§ **Task directions**:
From the data below, set down exactly the lines between the one holding "### src/rtl/serial_add_driver_if.sv" and the one holding "endinterface", inclusive, and no others.

Stored items from a collection:
━━━━━━━━━━━━━━━━

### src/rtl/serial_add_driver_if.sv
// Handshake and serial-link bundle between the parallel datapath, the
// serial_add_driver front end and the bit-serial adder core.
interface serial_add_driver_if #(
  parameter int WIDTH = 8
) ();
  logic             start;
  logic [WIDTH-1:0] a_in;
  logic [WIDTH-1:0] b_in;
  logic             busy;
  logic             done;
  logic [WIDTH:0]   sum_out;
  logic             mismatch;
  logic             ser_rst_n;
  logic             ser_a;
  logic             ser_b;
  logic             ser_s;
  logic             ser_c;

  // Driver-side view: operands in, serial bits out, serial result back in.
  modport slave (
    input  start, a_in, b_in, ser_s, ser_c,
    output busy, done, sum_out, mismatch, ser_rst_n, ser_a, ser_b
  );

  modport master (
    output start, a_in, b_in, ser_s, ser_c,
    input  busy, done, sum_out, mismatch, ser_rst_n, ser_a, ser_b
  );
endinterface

━━━━━━━━━━━━━━━━

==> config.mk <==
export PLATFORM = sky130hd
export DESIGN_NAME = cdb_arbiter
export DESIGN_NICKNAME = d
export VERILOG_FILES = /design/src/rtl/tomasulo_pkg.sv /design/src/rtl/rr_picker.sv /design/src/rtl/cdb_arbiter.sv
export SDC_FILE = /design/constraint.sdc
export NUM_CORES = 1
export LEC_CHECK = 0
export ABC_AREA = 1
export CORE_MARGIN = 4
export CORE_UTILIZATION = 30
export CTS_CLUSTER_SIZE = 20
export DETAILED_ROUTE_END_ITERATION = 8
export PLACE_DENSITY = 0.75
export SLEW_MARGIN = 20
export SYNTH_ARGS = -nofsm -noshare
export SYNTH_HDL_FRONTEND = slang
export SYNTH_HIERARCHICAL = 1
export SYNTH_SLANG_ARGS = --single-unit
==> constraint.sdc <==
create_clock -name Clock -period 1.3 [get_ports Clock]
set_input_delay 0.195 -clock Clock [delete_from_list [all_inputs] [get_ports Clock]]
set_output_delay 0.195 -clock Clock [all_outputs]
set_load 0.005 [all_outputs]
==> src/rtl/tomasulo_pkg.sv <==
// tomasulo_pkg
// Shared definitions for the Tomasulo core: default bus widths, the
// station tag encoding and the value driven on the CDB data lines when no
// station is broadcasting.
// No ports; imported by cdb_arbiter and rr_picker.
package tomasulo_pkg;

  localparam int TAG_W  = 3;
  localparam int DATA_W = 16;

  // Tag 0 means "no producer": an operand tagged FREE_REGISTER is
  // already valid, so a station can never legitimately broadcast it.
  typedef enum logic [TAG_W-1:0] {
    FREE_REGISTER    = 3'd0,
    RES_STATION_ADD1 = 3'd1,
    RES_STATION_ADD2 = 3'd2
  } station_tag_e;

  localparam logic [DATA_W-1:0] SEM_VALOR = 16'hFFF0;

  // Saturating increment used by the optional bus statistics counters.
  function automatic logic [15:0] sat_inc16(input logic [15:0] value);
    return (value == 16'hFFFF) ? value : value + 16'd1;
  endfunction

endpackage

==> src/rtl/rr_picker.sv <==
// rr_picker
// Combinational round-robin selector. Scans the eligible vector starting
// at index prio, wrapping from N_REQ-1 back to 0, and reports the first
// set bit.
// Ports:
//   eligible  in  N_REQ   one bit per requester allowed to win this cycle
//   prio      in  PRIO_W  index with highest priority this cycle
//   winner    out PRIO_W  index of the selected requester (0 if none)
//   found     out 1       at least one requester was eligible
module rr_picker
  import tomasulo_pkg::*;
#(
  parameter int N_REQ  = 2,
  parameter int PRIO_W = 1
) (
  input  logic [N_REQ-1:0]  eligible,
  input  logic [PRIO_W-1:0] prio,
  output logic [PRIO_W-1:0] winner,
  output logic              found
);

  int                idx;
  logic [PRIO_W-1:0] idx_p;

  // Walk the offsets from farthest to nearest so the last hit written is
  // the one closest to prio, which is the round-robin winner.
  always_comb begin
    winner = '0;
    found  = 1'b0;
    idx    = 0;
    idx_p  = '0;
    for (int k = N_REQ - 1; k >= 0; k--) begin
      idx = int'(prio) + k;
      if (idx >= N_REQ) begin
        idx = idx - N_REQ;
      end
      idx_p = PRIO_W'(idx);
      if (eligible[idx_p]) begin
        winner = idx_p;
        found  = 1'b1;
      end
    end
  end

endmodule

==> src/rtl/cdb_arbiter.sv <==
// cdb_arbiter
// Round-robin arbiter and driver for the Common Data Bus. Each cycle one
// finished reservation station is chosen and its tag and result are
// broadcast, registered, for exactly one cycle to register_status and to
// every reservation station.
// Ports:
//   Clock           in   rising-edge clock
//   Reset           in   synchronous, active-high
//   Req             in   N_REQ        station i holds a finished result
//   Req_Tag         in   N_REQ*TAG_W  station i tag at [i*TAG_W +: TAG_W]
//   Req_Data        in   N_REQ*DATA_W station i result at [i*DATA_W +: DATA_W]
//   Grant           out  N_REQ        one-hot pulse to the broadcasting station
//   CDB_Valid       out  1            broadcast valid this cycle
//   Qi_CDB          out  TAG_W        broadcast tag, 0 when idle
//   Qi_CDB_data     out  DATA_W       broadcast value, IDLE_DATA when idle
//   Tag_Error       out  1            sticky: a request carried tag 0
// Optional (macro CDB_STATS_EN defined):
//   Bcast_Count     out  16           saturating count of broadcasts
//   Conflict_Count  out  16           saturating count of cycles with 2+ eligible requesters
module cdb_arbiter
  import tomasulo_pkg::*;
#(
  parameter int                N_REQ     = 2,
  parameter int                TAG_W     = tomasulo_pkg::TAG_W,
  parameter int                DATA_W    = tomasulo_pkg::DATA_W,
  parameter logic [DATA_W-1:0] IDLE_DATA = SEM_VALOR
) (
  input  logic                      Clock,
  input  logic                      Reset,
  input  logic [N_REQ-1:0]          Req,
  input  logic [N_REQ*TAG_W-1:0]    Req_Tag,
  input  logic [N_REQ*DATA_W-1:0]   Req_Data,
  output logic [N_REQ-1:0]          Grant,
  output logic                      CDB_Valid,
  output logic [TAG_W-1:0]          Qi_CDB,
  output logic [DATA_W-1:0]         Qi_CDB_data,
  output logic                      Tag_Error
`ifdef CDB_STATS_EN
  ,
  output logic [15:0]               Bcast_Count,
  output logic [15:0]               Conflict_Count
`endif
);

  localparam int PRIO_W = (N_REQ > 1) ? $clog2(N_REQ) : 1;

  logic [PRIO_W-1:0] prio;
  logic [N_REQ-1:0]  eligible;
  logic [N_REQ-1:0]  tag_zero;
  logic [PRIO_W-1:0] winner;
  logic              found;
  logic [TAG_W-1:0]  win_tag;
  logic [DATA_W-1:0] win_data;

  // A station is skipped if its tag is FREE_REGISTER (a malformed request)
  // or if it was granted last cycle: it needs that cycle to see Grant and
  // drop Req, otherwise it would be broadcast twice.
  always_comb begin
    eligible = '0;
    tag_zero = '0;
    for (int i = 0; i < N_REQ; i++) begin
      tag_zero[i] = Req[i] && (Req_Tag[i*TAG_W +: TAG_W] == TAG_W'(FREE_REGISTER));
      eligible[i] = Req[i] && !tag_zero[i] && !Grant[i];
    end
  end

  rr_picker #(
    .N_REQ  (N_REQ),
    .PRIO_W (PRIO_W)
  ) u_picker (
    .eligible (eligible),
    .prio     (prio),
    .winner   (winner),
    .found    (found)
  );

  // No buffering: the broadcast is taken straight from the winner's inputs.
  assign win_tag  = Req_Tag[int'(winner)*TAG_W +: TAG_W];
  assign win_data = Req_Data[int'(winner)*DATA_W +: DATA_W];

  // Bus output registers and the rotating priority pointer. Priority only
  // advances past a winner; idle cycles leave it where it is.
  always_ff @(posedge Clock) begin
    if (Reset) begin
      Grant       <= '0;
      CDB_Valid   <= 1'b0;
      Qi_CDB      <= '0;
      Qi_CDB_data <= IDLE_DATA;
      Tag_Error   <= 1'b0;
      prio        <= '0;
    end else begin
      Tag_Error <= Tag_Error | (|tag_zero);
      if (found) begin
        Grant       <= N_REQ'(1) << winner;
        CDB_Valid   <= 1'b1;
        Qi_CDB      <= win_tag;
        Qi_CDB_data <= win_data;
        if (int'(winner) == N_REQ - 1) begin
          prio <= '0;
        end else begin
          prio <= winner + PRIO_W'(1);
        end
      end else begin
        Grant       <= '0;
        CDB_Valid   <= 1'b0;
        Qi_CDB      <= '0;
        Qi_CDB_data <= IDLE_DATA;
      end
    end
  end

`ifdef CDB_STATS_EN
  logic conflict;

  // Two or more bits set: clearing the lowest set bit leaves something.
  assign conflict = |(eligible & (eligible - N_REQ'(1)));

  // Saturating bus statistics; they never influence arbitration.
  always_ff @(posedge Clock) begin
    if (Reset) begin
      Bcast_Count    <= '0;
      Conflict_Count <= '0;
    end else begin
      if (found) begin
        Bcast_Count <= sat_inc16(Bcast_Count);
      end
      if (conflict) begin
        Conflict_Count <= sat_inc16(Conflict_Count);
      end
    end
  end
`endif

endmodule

━━━━━━━━━━━━━━━━

§ **Response area**:
### src/rtl/serial_add_driver_if.sv
// Handshake and serial-link bundle between the parallel datapath, the
// serial_add_driver front end and the bit-serial adder core.
interface serial_add_driver_if #(
  parameter int WIDTH = 8
) ();
  logic             start;
  logic [WIDTH-1:0] a_in;
  logic [WIDTH-1:0] b_in;
  logic             busy;
  logic             done;
  logic [WIDTH:0]   sum_out;
  logic             mismatch;
  logic             ser_rst_n;
  logic             ser_a;
  logic             ser_b;
  logic             ser_s;
  logic             ser_c;

  // Driver-side view: operands in, serial bits out, serial result back in.
  modport slave (
    input  start, a_in, b_in, ser_s, ser_c,
    output busy, done, sum_out, mismatch, ser_rst_n, ser_a, ser_b
  );

  modport master (
    output start, a_in, b_in, ser_s, ser_c,
    input  busy, done, sum_out, mismatch, ser_rst_n, ser_a, ser_b
  );
endinterface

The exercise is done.